━━━━━ SUPPLIED RECORDS ━━━━━

<file path="src/rtl/instr_dec_pkg.sv">
package instr_dec_pkg;

   localparam int unsigned INSTR_W = 32;
   localparam int unsigned OPC_W   = 4;
   localparam int unsigned RNUM_W  = 4;
   localparam int unsigned IMM_W   = 20;
   localparam int unsigned SUB_LSB = 4;

   localparam logic [OPC_W-1:0] OPC_ADD  = 4'h0;
   localparam logic [OPC_W-1:0] OPC_NAND = 4'h1;
   localparam logic [OPC_W-1:0] OPC_ADDI = 4'h2;
   localparam logic [OPC_W-1:0] OPC_LW   = 4'h3;
   localparam logic [OPC_W-1:0] OPC_SW   = 4'h4;
   localparam logic [OPC_W-1:0] OPC_BEQ  = 4'h5;
   localparam logic [OPC_W-1:0] OPC_JALR = 4'h6;
   localparam logic [OPC_W-1:0] OPC_HALT = 4'h7;
   localparam logic [OPC_W-1:0] OPC_BGT  = 4'h8;
   localparam logic [OPC_W-1:0] OPC_LEA  = 4'h9;
   localparam logic [OPC_W-1:0] OPC_SHF  = 4'hA;

   // which instruction field feeds a register number
   typedef enum logic [1:0] {
      FLD_NONE = 2'd0,
      FLD_HI   = 2'd1,   // bits [27:24]
      FLD_MID  = 2'd2,   // bits [23:20]
      FLD_LO   = 2'd3    // bits [3:0]
   } rfld_e;

   typedef enum logic [1:0] {SA_ZERO = 2'd0, SA_RS1 = 2'd1, SA_PC = 2'd2} asel_e;
   typedef enum logic [1:0] {SB_ZERO = 2'd0, SB_RS2 = 2'd1, SB_IMM = 2'd2} bsel_e;
   typedef enum logic [1:0] {SC_ZERO = 2'd0, SC_RS1 = 2'd1, SC_RS2 = 2'd2, SC_IMM = 2'd3} csel_e;

   typedef enum logic [2:0] {
      ALU_ADD  = 3'b000,
      ALU_NAND = 3'b001,
      ALU_SLL  = 3'b100,
      ALU_SRL  = 3'b101,
      ALU_ROL  = 3'b110,
      ALU_ROR  = 3'b111
   } alu_e;

   typedef struct packed {
      rfld_e port_a;
      rfld_e port_b;
      rfld_e dest;
      asel_e a_sel;
      bsel_e b_sel;
      csel_e c_sel;
      alu_e  alu;
      logic  mem_rd;
      logic  mem_wr;
      logic  wb_mem;
      logic  br_eq;
      logic  br_gt;
      logic  jump;
      logic  halt;
   } ctrl_t;

endpackage

</file>
<file path="src/rtl/instr_dec_fields.sv">
module instr_dec_fields
   import instr_dec_pkg::*;
#(
   parameter int unsigned XLEN = 32
) (
   input  logic [INSTR_W-1:0] instr,
   output logic [OPC_W-1:0]   opcode,
   output logic [1:0]         sub_op,
   output logic [RNUM_W-1:0]  fld_hi,
   output logic [RNUM_W-1:0]  fld_mid,
   output logic [RNUM_W-1:0]  fld_lo,
   output logic [XLEN-1:0]    imm_ext
);

   localparam int unsigned EXT_W = XLEN - IMM_W;

   logic [IMM_W-1:0] imm_raw;

   always_comb begin
      opcode  = instr[INSTR_W-1 -: OPC_W];
      fld_hi  = instr[INSTR_W-OPC_W-1 -: RNUM_W];
      fld_mid = instr[INSTR_W-OPC_W-RNUM_W-1 -: RNUM_W];
      fld_lo  = instr[RNUM_W-1:0];
      sub_op  = instr[SUB_LSB +: 2];
      imm_raw = instr[IMM_W-1:0];
   end

   generate
      if (EXT_W == 0) begin : g_no_ext
         assign imm_ext = imm_raw;
      end else begin : g_ext
         assign imm_ext = {{EXT_W{imm_raw[IMM_W-1]}}, imm_raw};
      end
   endgenerate

endmodule

</file>
<file path="src/rtl/instr_dec_ctrl.sv">
module instr_dec_ctrl
   import instr_dec_pkg::*;
(
   input  logic [OPC_W-1:0] opcode,
   input  logic [1:0]       sub_op,
   output ctrl_t            ctrl
);

   always_comb begin
      ctrl = '0;
      unique case (opcode)
         OPC_ADD, OPC_NAND: begin
            ctrl.port_a = FLD_MID;
            ctrl.port_b = FLD_LO;
            ctrl.dest   = FLD_HI;
            ctrl.a_sel  = SA_RS1;
            ctrl.b_sel  = SB_RS2;
            ctrl.alu    = (opcode == OPC_NAND) ? ALU_NAND : ALU_ADD;
         end
         OPC_SHF: begin
            ctrl.port_a = FLD_MID;
            ctrl.port_b = FLD_LO;
            ctrl.dest   = FLD_HI;
            ctrl.a_sel  = SA_RS1;
            ctrl.b_sel  = SB_RS2;
            ctrl.alu    = alu_e'({1'b1, sub_op});
         end
         OPC_ADDI, OPC_LW: begin
            ctrl.port_a = FLD_MID;
            ctrl.dest   = FLD_HI;
            ctrl.a_sel  = SA_RS1;
            ctrl.b_sel  = SB_IMM;
            ctrl.mem_rd = (opcode == OPC_LW);
            ctrl.wb_mem = (opcode == OPC_LW);
         end
         OPC_SW: begin
            ctrl.port_a = FLD_MID;
            ctrl.port_b = FLD_HI;
            ctrl.a_sel  = SA_RS1;
            ctrl.b_sel  = SB_IMM;
            ctrl.c_sel  = SC_RS2;
            ctrl.mem_wr = 1'b1;
         end
         OPC_BEQ, OPC_BGT: begin
            ctrl.port_a = FLD_HI;
            ctrl.port_b = FLD_MID;
            ctrl.a_sel  = SA_RS1;
            ctrl.b_sel  = SB_RS2;
            ctrl.c_sel  = SC_IMM;
            ctrl.br_eq  = (opcode == OPC_BEQ);
            ctrl.br_gt  = (opcode == OPC_BGT);
         end
         OPC_JALR: begin
            ctrl.port_a = FLD_HI;
            ctrl.dest   = FLD_MID;
            ctrl.a_sel  = SA_PC;
            ctrl.c_sel  = SC_RS1;
            ctrl.jump   = 1'b1;
         end
         OPC_LEA: begin
            ctrl.dest   = FLD_HI;
            ctrl.a_sel  = SA_PC;
            ctrl.b_sel  = SB_IMM;
         end
         OPC_HALT: begin
            ctrl.halt   = 1'b1;
         end
         default: begin
            ctrl = '0;
         end
      endcase
   end

endmodule

</file>
<file path="src/rtl/instr_dec_src.sv">
module instr_dec_src
   import instr_dec_pkg::*;
#(
   parameter int unsigned XLEN       = 32,
   parameter int unsigned NUM_FWD    = 3,
   parameter int unsigned SEL_W      = 2,
   parameter bit          ZERO_FORCE = 1'b1
) (
   input  logic [RNUM_W-1:0]       raddr,
   input  logic [XLEN-1:0]         rf_data,
   input  logic [NUM_FWD*XLEN-1:0] fwd_data,
   input  logic [SEL_W-1:0]        sel,
   output logic [XLEN-1:0]         value
);

   logic [XLEN-1:0] picked;

   always_comb begin
      picked = rf_data;
      for (int k = 1; k <= NUM_FWD; k++) begin
         if (int'(sel) == k) picked = fwd_data[(k-1)*XLEN +: XLEN];
      end
   end

   generate
      if (ZERO_FORCE) begin : g_zero
         assign value = (raddr == '0) ? '0 : picked;
      end else begin : g_pass
         assign value = picked;
      end
   endgenerate

endmodule

</file>
<file path="src/rtl/instr_decode_stage.sv">
module instr_decode_stage
   import instr_dec_pkg::*;
#(
   parameter int unsigned XLEN       = 32,
   parameter int unsigned NUM_FWD    = 3,
   parameter int unsigned SEL_W      = $clog2(NUM_FWD + 1),
   parameter bit          ZERO_FORCE = 1'b1
) (
   input  logic [INSTR_W-1:0]      instr,
   input  logic [XLEN-1:0]         pc_inc,
   input  logic [XLEN-1:0]         rf_rdata_a,
   input  logic [XLEN-1:0]         rf_rdata_b,
   input  logic [NUM_FWD*XLEN-1:0] fwd_data,
   input  logic [SEL_W-1:0]        fwd_sel_a,
   input  logic [SEL_W-1:0]        fwd_sel_b,
   output logic [RNUM_W-1:0]       rf_raddr_a,
   output logic                    rd_a_used,
   output logic [RNUM_W-1:0]       rf_raddr_b,
   output logic                    rd_b_used,
   output logic [RNUM_W-1:0]       dest_reg,
   output logic                    dest_wr,
   output logic [2:0]              alu_op,
   output logic [XLEN-1:0]         imm_ext,
   output logic [XLEN-1:0]         op_a,
   output logic [XLEN-1:0]         op_b,
   output logic [XLEN-1:0]         op_c,
   output logic                    mem_rd,
   output logic                    mem_wr,
   output logic                    wb_mem,
   output logic                    br_eq,
   output logic                    br_gt,
   output logic                    jump,
   output logic                    halt
);

   localparam int unsigned N_PORTS = 2;

   // elaboration-time parameter checks
   generate
      if (XLEN < IMM_W + 1) begin : g_bad_xlen
         $error("XLEN must exceed the immediate width");
      end
      if (NUM_FWD < 1) begin : g_bad_nfwd
         $error("NUM_FWD must be at least 1");
      end
      if (SEL_W != $clog2(NUM_FWD + 1)) begin : g_bad_selw
         $error("SEL_W must be clog2(NUM_FWD+1)");
      end
   endgenerate

   logic [OPC_W-1:0]  opcode;
   logic [1:0]        sub_op;
   logic [RNUM_W-1:0] fld_hi, fld_mid, fld_lo;
   ctrl_t             ctrl;

   instr_dec_fields #(.XLEN(XLEN)) u_fields (
      .instr   (instr),
      .opcode  (opcode),
      .sub_op  (sub_op),
      .fld_hi  (fld_hi),
      .fld_mid (fld_mid),
      .fld_lo  (fld_lo),
      .imm_ext (imm_ext)
   );

   instr_dec_ctrl u_ctrl (
      .opcode (opcode),
      .sub_op (sub_op),
      .ctrl   (ctrl)
   );

   function automatic logic [RNUM_W-1:0] pick_fld(rfld_e f, logic [RNUM_W-1:0] hi,
                                                   logic [RNUM_W-1:0] mid, logic [RNUM_W-1:0] lo);
      case (f)
         FLD_HI:  return hi;
         FLD_MID: return mid;
         FLD_LO:  return lo;
         default: return '0;
      endcase
   endfunction

   // per-port register numbers and resolved values
   rfld_e             port_fld [N_PORTS];
   logic [RNUM_W-1:0] port_addr[N_PORTS];
   logic [XLEN-1:0]   port_rf  [N_PORTS];
   logic [SEL_W-1:0]  port_sel [N_PORTS];
   logic [XLEN-1:0]   port_val [N_PORTS];

   always_comb begin
      port_fld[0] = ctrl.port_a;
      port_fld[1] = ctrl.port_b;
      port_rf[0]  = rf_rdata_a;
      port_rf[1]  = rf_rdata_b;
      port_sel[0] = fwd_sel_a;
      port_sel[1] = fwd_sel_b;
   end

   generate
      for (genvar p = 0; p < N_PORTS; p++) begin : g_port
         assign port_addr[p] = pick_fld(port_fld[p], fld_hi, fld_mid, fld_lo);

         instr_dec_src #(
            .XLEN       (XLEN),
            .NUM_FWD    (NUM_FWD),
            .SEL_W      (SEL_W),
            .ZERO_FORCE (ZERO_FORCE)
         ) u_src (
            .raddr    (port_addr[p]),
            .rf_data  (port_rf[p]),
            .fwd_data (fwd_data),
            .sel      (port_sel[p]),
            .value    (port_val[p])
         );
      end
   endgenerate

   logic [RNUM_W-1:0] dest_num;

   always_comb begin
      rf_raddr_a = port_addr[0];
      rf_raddr_b = port_addr[1];
      rd_a_used  = (ctrl.port_a != FLD_NONE);
      rd_b_used  = (ctrl.port_b != FLD_NONE);

      dest_num   = pick_fld(ctrl.dest, fld_hi, fld_mid, fld_lo);
      dest_wr    = (ctrl.dest != FLD_NONE) && (dest_num != '0);
      dest_reg   = dest_wr ? dest_num : '0;

      alu_op     = ctrl.alu;
      mem_rd     = ctrl.mem_rd;
      mem_wr     = ctrl.mem_wr;
      wb_mem     = ctrl.wb_mem;
      br_eq      = ctrl.br_eq;
      br_gt      = ctrl.br_gt;
      jump       = ctrl.jump;
      halt       = ctrl.halt;
   end

   // operand steering
   always_comb begin
      unique case (ctrl.a_sel)
         SA_RS1:  op_a = port_val[0];
         SA_PC:   op_a = pc_inc;
         default: op_a = '0;
      endcase
      unique case (ctrl.b_sel)
         SB_RS2:  op_b = port_val[1];
         SB_IMM:  op_b = imm_ext;
         default: op_b = '0;
      endcase
      unique case (ctrl.c_sel)
         SC_RS1:  op_c = port_val[0];
         SC_RS2:  op_c = port_val[1];
         SC_IMM:  op_c = imm_ext;
         default: op_c = '0;
      endcase
   end

endmodule

</file>
<file path="config.mk">
export PLATFORM = sky130hd
export DESIGN_NAME = instr_decode_stage
export DESIGN_NICKNAME = d
export VERILOG_FILES = /design/src/rtl/instr_dec_pkg.sv /design/src/rtl/instr_dec_fields.sv /design/src/rtl/instr_dec_ctrl.sv /design/src/rtl/instr_dec_src.sv /design/src/rtl/instr_decode_stage.sv
export SDC_FILE = /design/constraint.sdc
export NUM_CORES = 1
export LEC_CHECK = 0
export ABC_AREA = 0
export BUFFER_PORTS_ARGS = -buffer_cell sky130_fd_sc_hd__buf_2
export CORE_AREA = 2 2 148 150
export DETAILED_ROUTE_END_ITERATION = 8
export DIE_AREA = 0 0 150 152
export GPL_TIMING_DRIVEN = 0
export SYNTH_ARGS = -nofsm -noshare
export SYNTH_HDL_FRONTEND = slang
export SYNTH_HIERARCHICAL = 1
export SYNTH_SLANG_ARGS = --single-unit
</file>
<file path="constraint.sdc">
create_clock -name vclk -period 12.1
set_clock_uncertainty 0.05 [all_clocks]
set_input_delay 3.63 -clock vclk [all_inputs]
set_output_delay 3.63 -clock vclk [all_outputs]
set_load 0.02 [all_outputs]
</file>
== Word-level counts from Yosys, hierarchy flattened ==
Cells that the tools add are included.
Storage, ports and cells
  flip-flop bits (word level): 0
  output and inout port bits: 153
  input bits: 228
  logic and storage cells: 79
Cells by class
  mux-type cells: 28
  reductions and logical operators: 19
  eq/ne operators: 32
Operators by type and width (number)
  2-to-1 mux 32 bit: 8
  case mux 32 bit (2 select lines): 2
  case mux 32 bit (3 select lines): 1
  case mux 4 bit (3 select lines): 3
  equality test 2 bit (second input constant): 14
  equality test 2 x 1 -> 1 bit (second input constant): 8
  equality test 4 x 3 -> 1 bit (second input constant): 4
  case mux 2 bit (2 select lines): 4
  equality test 4 bit (second input constant): 3
  zero test 4 bit: 3
  case mux 2 bit (3 select lines): 2
  OR reduction 6 bit: 2
  equality test 4 x 2 -> 1 bit (second input constant): 2
  OR reduction 2 bit: 4
  OR reduction 8 bit: 1
  case mux 3 bit (2 select lines): 1
  nonzero test 2 bit: 3
  OR reduction 3 bit: 2
  2-to-1 mux 1 bit: 5
  OR reduction 5 bit: 1
  equality test 4 x 1 -> 1 bit (second input constant): 1
  2-to-1 mux 4 bit: 1
  nonzero test 4 bit: 1
  OR reduction 4 bit: 1
  2 further kinds: 2

== Longest topological paths before layout ==
Gate-level depths: netlist (run 1).
  depth in word-level cells: 8
  gate-level depth with buffers: 11
  mapped depth without buffers: 8

== Modules after synthesis ==
Netlist (run 1), hierarchy kept.
Modules (own cells, without submodules)
  instr_dec_src: area an instance 1033.5 um^2, instances 2, cells each 75, sequential area each 0.0 um^2
  instr_decode_stage: area an instance 1824.2 um^2, instances 1, cells each 261, sequential area each 0.0 um^2
  instr_dec_fields: area an instance 375.4 um^2, instances 1, cells each 50, sequential area each 0.0 um^2
  instr_dec_ctrl: area an instance 290.3 um^2, instances 1, cells each 45, sequential area each 0.0 um^2

== Worst setup path after synthesis (run 1) ==
No wires, ideal clock.
  path type: input port to output port
  start: in instr[28]
  end: out op_c[30]
  data required time: 8.420 ns
  path slack: 1.895 ns
  stages on the path: 11
  arrival time: 6.525 ns
  cell sequence: buf_4 buf_6 nand2b_1 o22ai_1 mux2_2 a22o_1 or4_1 clkbuf_1 and2_1 mux2_1 a22o_1
RTL lines
  from (decl): RTL line instr_decode_stage.sv:9  | input logic [INSTR_W-1:0] instr,
  to (decl): RTL line instr_decode_stage.sv:26  | output logic [XLEN-1:0] op_c,

==> impl_metrics.csv, run 1 <==
group,metric,value,unit
floorplanning,std_cell_rows,54,
floorplanning,core_area,0.0214,mm²
final_layout,fin_nets,1087,
detailed_routing,postRouteAntennaNets,0,
final_layout,n_sequential_cell,0,
final_layout,syn2layout_area_growth,45.8,%
power,internal-power,0.167,mW
sta,report.final.slew_viol_count,0,
grt,antenna_found_initial,1,
final_layout,clock_buffers,0,
sta,fin_crit,10.86,ns
sta,max_freq,92.1,MHz
place,placed_cell_area,0.00664,mm²
hold_path,hold_path.class,"primary input to output port",
synthesis,yosysUniqueCellTypes,35,
floorplanning,num_io_pins,381,
final_layout,design_area,0.00664,mm²
detailed_routing,drtPass1Iterations,5,
detailed_routing,drt-total-wl,24600,µm
sta,final.setup.tns,0,ns
detailed_routing,vias,5753,
power,p_switching,0.215,mW
final_layout,final_common_cell,"buf_2",
final_layout,utilization,0.311,
final_layout,layout-drive-gt1-share,0.605,
synthesis,synth_nets,738,
grt,grt_usage,0.205,
synthesis,avgSynthCellArea,9.01,µm²
detailed_routing,vias_per_cell,5.08,
synthesis,netlist_area,0.00456,mm²
power,pwr_density_cell,57.5,mW/mm²
final_layout,final_cell_mix,"354 x buf_2, 70 x nor2_1, 64 x a22oi_1, 64 x and2_1, 60 x mux4_2",
worst_setup_path,worstPathArrival,7.18,ns
grt,grt.overflow.total,0,
grt,grt_pass1_vias,5802,
synthesis,synthCells,506,
place,hpwl,20400,µm
sta,finalSetupViolCount,0,
detailed_routing,drtIter0Drc,364,
final_layout,antenna_cells,0,
sta,rsz0062_at_grt,"false",
sta,tightest_slew,0.810,ns
floorplanning,die_x,150,µm
synthesis,ys_warn_count,6,
power,swShare,0.563,
floorplanning,dieArea,0.0228,mm²
sta,hold_violations,0,
detailed_routing,drc,0,
place,io_buffer_count,347,
synthesis,yosysSeqAreaShare,0,
power,p_comb_frac,1.000,
place,place.gp.congestion,0.934,
final_layout,regArea,0,µm²
worst_setup_path,start_kind,"primary input",
hold_path,min_path_cells,2,
outcome,outcome,"completed",
floorplanning,initial_core_util,0.213,
clock_tree,post_cts_buffers,0,
worst_setup_path,critPathCaptureType,"output port",
hold_path,min_to,"imm_ext[11]",
clock_tree,cts-hold-fix-buffers,0,
clock_tree,cts.repair.resized,0,
final_layout,fillers,2342,
detailed_routing,post_drt_wl_per_cell,21.7,µm
worst_setup_path,critPathRequiredTime,8.42,ns
grt,grt_pass1_wl,36000,µm
power,power_frac_clock,0,
floorplanning,die_h,152,µm
run,max_cap_viol_count,0,
hold_path,worstHoldStart,"instr[11]",
worst_setup_path,critPathMaxFanout,10,
power,seqPwrFrac,0,
power,ir_drop,0.0183,mV
sta,slew_headroom,0.457,
sta,period_share,0.898,
grt,grt_start_max_net_pins,14,
worst_setup_path,worstSetupPathType,"primary input to output port",
power,power.leakage,3.23,nW
[worst max-delay path, stage by stage]
cell and delay [ns]:
buf_4 0.14, buf_6 0.13, nand2b_1 0.25, o22ai_1 0.48
mux2_2 0.39, a22o_1 0.20, or4_1 0.70, clkbuf_1 0.33
and2_1 0.26, mux2_1 0.29, a22o_1 0.19, buf_2 0.16
[layout make-up]
cell class,instances,area (µm²),area share
inverter,6,22.5,0.00339
multi-input combinational,394,3800,0.573
buffer,106,729,0.110
timing repair buffer,347,1740,0.261
tap,280,350,0.0527
[power groups by stage]
stage | combinational [mW] | sequential, mW | clock (mW)
after floorplan | 0.245 | 0 | 0
after global placement | 0.379 | 0 | 0
after detailed placement | 0.381 | 0 | 0
after CTS | 0.383 | 0 | 0
after global routing | 0.410 | 0 | 0
final | 0.382 | 0 | 0
[metrics by stage]
step	std cells	hold WS [ns]	setup WS [ns]	power, mW
2_1_floorplan	506	7.33	1.90	0.245
3_3_place_gp	1133	7.45	1.22	0.379
3_5_place_dp	1133	7.45	1.26	0.381
4_1_cts	1133	7.45	1.22	0.383
5_1_grt	1133	7.46	1.05	0.410
6_report	1133	7.45	1.24	0.382
[worst max path at each step]
stage | slack [ns] | start | endpoint
after global placement | 1.22 | instr[28] | op_c[29]
after detailed placement | 1.26 | instr[28] | op_c[29]
after CTS | 1.22 | instr[28] | op_c[29]
after global routing | 1.05 | instr[30] | op_b[14]
final | 1.24 | instr[28] | op_c[19]
after floorplan | 1.90 | instr[28] | op_c[30]
[cells by family after synthesis]
group,after synthesis,share of synthesized area
xor+xnor,1,0.00192
simple gates,158,0.181
mux,108,0.428
compound gates,123,0.212
fa+ha+maj,4,0.0110
buf+inv,112,0.165
[Yosys cell counts (all sizes together) (2+ instances only)]
master	n	share of area
clkbuf	37	0.030
and2	64	0.088
o22ai	4	0.0055
mux4	64	0.32
buf	69	0.13
inv	6	0.0049
or3b	2	0.0038
o21ai	2	0.0022
mux2	44	0.11
nor2	70	0.058
a21oi	3	0.0041
nor2b	5	0.0069
nand2b	4	0.0055
ha	4	0.011
nor3	2	0.0022
a211oi	2	0.0033
a22oi	64	0.11
or2	3	0.0041
a211o	2	0.0038
or4	3	0.0049
a22o	44	0.085
[layer usage]
layer | wire length (µm) | track usage
met5 | 8 | 0
met4 | 248 | 0.0202
met3 | 1700 | 0.0225
met2 | 11900 | 0.343
met1 | 10700 | 0.295
Power figures use the tool's default switching activity.
==> run 2, diff against run 1 <==
--- a/config.mk
+++ b/config.mk
@@ -11,6 +11,7 @@
 export DETAILED_ROUTE_END_ITERATION = 8
 export DIE_AREA = 0 0 150 152
 export GPL_TIMING_DRIVEN = 0
+export RECOVER_POWER = 50
 export SYNTH_ARGS = -nofsm -noshare
 export SYNTH_HDL_FRONTEND = slang
 export SYNTH_HIERARCHICAL = 1
==> run 2 against run 1 <==
Net effect: final area fell by 1.1%; sequential cell count did not move; via count barely moved; critical path depth did not move; largest cell class unchanged; critical path type unchanged.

━━━━━

WORK TASK:
In the entries, find every line holding "from" and copy it.

OUTPUT FOR THIS EXERCISE:
== Word-level counts from Yosys, hierarchy flattened ==
  from (decl): RTL line instr_decode_stage.sv:9  | input logic [INSTR_W-1:0] instr,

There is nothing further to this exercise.